About Anthropic
- Anthropic’s mission is to create reliable, interpretable, and steerable AI systems. We want AI to be safe and beneficial for our users and for society as a whole. Our team is a quickly growing group of committed researchers, engineers, policy experts, and business leaders working together to build beneficial AI systems.
About the role
- Data Infrastructure designs, operates, and scales secure, privacy-respecting systems that power data-driven decisions across Anthropic. Our mission is to provide data processing, storage, and access that are trusted, fast, and easy to use.
- We're looking for infrastructure engineers who thrive working at the intersection of data systems, security, and scalability. You'll tackle diverse challenges ranging from building financial reporting pipelines to architecting access control systems to ensuring cloud storage reliability. This role offers the opportunity to work directly with data scientists, analysts, and business stakeholders while diving deep into cloud infrastructure primitives.
Responsibilities
- Within Data Infra, you may be matched to critical business areas including:
- Data Governance & Access Control: Design and implement robust access control systems ensuring only authorized users can access sensitive data. Build infrastructure for permission management, audit logging, and compliance requirements. Work on IAM policies, ACLs, and security controls that scale across thousands of users and systems.
- Financial Data Infrastructure: Build and maintain data pipelines and warehouses powering business-critical reporting. Ensure data integrity, accuracy, and availability for complex financial systems, including third party revenue ingestion pipelines; manage the external relationships as needed to drive upstream dependencies. Own the reliability of systems processing revenue, usage, and business metrics.
- Cloud Storage & Reliability: Architect disaster recovery, backup, and replication systems for petabyte-scale data. Ensure high availability and durability of data stored in cloud object storage (GCS, S3). Build systems that protect against data loss and enable rapid recovery.
- Data Platform & Tooling: Scale data processing infrastructure using technologies like BigQuery, BigTable, Airflow, dbt, and Spark. Optimize query performance, manage costs, and enable self-service analytics across the organization.
You might be a good fit if you
- Have 6+ years (not including internships or co-ops) of experience in a Software Engineer role, building data infrastructure, storage systems, or related distributed systems
- Have 1+ years (not including internships or co-ops) of experience leading large scale, complex projects or teams
- Have deep experience with at least one of:
- Strong proficiency in programming languages like Python, Go, Java, or similar
- Experience with infrastructure-as-code (Terraform, Pulumi) and cloud platforms (GCP, AWS)
- Can navigate complex technical tradeoffs between performance, cost, security, and maintainability
- Have excellent collaboration skills - you work well with both technical and non-technical stakeholders
- Are comfortable with ambiguity and can independently scope and drive large projects
Strong candidates may also have
- Experience with security and compliance requirements (ITGC, GDPR, financial controls)
- Background in data warehousing, ETL/ELT pipelines, or analytics infrastructure
- Experience with Kubernetes, containerization, and cloud-native architectures
- Track record of improving data reliability, availability, or cost efficiency at scale
- Knowledge of column-oriented databases, OLAP systems, or big data processing frameworks
- Experience working in fintech, financial services, or highly regulated environments
- Security engineering background with focus on data protection and access controls
Technologies We Use
- Data: BigQuery, BigTable, Airflow, Cloud Composer, dbt, Spark, Segment, Fivetran
- Storage: GCS, S3
- Infrastructure: Terraform, Kubernetes, GCP, AWS
- Languages: Python, Go, SQL
Deadline to apply: None. Applications will be reviewed on a rolling basis.
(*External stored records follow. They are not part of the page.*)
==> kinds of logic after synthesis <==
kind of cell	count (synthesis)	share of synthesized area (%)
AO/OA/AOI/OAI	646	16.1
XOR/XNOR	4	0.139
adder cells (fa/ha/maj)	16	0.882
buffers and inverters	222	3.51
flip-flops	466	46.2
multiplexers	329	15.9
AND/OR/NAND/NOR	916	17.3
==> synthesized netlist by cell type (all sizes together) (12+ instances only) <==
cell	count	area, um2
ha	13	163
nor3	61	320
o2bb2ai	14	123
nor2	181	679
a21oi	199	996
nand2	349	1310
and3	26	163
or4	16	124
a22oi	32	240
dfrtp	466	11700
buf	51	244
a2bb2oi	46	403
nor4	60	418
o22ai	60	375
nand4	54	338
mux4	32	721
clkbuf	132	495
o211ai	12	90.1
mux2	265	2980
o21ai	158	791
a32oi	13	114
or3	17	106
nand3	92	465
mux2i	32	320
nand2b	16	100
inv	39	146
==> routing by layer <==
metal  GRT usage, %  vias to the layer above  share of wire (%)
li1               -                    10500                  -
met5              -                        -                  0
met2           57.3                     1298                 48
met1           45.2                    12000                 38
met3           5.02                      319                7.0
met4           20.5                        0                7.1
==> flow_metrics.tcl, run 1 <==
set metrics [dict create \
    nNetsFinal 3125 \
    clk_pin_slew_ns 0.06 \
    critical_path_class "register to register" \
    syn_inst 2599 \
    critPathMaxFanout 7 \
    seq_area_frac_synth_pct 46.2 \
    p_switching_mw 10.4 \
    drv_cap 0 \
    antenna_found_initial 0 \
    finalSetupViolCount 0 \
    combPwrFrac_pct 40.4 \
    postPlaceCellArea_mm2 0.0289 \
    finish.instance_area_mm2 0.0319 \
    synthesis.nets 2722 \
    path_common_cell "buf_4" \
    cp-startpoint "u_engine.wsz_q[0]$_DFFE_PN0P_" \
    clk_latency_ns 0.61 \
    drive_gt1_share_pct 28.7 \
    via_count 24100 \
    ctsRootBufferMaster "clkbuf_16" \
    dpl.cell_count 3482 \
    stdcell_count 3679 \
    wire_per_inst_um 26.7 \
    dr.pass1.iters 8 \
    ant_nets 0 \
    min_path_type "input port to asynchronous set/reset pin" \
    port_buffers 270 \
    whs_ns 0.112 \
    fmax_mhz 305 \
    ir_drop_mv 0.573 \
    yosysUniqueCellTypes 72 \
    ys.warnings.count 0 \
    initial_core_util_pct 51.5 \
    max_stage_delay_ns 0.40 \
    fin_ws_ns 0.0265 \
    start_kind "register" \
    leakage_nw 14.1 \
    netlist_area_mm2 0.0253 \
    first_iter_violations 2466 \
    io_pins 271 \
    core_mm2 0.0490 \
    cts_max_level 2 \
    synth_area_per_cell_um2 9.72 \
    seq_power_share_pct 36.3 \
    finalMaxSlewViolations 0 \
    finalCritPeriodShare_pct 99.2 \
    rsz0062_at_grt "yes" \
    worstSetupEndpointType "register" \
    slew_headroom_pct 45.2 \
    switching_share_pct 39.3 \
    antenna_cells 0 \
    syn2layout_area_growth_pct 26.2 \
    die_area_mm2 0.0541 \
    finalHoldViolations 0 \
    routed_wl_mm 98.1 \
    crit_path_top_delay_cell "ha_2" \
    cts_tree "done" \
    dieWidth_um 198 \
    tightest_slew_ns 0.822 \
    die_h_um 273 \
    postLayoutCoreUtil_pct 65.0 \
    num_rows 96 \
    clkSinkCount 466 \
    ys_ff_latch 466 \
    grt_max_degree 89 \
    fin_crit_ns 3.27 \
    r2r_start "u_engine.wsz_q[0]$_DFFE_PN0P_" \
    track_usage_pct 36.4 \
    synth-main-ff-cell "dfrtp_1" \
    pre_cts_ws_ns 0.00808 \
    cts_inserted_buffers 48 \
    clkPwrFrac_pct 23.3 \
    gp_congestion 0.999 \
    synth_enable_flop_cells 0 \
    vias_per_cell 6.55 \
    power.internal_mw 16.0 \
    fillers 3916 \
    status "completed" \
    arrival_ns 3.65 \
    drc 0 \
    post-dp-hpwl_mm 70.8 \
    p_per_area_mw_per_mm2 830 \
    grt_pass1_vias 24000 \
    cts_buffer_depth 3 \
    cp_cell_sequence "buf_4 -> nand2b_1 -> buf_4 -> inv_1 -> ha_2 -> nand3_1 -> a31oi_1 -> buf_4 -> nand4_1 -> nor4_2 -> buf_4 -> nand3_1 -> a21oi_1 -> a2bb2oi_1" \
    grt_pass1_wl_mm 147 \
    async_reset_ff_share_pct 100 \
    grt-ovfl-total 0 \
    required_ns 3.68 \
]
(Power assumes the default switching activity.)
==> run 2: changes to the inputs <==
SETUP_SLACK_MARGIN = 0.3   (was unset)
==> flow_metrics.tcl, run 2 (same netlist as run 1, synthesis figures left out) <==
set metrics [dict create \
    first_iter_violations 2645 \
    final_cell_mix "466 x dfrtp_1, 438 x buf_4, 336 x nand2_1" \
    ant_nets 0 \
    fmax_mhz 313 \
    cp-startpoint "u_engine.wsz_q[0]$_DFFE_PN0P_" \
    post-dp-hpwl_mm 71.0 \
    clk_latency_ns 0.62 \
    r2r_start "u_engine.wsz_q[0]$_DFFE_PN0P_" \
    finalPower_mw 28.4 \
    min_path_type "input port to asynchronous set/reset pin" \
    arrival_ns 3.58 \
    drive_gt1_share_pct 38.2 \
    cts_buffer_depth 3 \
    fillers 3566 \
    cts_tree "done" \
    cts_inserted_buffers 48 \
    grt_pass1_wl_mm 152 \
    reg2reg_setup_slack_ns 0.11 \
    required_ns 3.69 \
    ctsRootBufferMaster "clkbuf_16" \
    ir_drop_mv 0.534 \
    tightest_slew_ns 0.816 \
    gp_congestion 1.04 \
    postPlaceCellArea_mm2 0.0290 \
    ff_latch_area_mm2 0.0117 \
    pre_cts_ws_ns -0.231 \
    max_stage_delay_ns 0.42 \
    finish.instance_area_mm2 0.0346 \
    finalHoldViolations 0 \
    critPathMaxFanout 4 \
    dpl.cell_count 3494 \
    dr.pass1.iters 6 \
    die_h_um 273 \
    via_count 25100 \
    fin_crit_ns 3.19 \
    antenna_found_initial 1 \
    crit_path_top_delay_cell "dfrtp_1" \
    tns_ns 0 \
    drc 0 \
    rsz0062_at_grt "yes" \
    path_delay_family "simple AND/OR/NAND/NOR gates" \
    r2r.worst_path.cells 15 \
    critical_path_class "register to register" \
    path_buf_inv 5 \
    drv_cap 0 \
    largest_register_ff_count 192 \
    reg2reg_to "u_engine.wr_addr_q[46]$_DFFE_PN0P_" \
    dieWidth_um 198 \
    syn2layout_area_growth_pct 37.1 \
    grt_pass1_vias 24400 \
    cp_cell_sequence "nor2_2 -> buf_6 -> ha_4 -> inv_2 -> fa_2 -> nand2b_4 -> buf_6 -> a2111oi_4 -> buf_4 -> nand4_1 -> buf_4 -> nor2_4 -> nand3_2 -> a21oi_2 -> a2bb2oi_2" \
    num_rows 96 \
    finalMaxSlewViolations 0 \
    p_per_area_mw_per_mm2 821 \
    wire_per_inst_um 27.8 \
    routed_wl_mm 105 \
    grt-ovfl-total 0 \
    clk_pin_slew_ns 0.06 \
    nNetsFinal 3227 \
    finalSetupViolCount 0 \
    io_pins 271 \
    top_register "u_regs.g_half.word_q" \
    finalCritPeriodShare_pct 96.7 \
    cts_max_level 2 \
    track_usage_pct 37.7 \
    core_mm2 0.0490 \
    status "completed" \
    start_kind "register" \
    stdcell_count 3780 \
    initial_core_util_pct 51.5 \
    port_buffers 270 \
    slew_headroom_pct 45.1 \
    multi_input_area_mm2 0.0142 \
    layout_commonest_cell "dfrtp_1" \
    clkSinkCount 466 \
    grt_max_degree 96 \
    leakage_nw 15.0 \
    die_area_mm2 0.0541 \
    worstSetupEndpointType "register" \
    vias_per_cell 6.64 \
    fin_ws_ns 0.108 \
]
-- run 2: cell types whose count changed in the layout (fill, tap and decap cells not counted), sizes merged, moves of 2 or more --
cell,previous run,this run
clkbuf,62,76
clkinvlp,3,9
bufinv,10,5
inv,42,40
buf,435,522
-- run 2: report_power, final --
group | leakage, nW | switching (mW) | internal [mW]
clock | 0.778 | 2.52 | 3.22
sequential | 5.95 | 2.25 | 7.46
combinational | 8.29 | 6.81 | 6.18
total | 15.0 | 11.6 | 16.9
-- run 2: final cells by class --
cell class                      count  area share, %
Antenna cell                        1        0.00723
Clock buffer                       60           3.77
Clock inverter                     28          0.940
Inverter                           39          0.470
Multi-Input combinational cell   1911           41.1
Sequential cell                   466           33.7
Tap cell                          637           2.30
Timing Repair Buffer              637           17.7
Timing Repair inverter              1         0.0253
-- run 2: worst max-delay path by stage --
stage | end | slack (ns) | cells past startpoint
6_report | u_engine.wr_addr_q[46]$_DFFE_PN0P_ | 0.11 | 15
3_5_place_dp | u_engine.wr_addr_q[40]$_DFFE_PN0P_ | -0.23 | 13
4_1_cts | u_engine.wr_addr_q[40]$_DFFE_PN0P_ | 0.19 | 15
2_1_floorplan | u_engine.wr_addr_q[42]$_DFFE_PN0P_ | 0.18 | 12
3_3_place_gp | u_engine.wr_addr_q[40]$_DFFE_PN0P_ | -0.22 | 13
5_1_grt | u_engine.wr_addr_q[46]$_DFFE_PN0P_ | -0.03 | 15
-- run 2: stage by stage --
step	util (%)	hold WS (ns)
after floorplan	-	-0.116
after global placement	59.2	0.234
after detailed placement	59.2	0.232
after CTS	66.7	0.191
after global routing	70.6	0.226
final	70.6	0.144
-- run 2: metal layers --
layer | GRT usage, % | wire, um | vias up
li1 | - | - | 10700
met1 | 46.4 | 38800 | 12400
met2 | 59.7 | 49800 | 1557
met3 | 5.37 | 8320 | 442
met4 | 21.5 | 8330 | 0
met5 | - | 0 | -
- The annual compensation range for this role is listed below.
- For sales roles, the range provided is the role’s On Target Earnings ("OTE") range, meaning that the range includes both the sales commissions/sales bonuses target and annual base salary for the role.
How we're different
- We believe that the highest-impact AI research will be big science. At Anthropic we work as a single cohesive team on just a few large-scale research efforts. And we value impact — advancing our long-term goals of steerable, trustworthy AI — rather than work on smaller and more specific puzzles. We view AI research as an empirical science, which has as much in common with physics and biology as with traditional efforts in computer science. We're an extremely collaborative group, and we host frequent research discussions to ensure that we are pursuing the highest-impact work at any given time. As such, we greatly value communication skills.
- The easiest way to understand our research directions is to read our recent research. This research continues many of the directions our team worked on prior to Anthropic, including: GPT-3, Circuit-Based Interpretability, Multimodal Neurons, Scaling Laws, AI & Compute, Concrete Problems in AI Safety, and Learning from Human Preferences.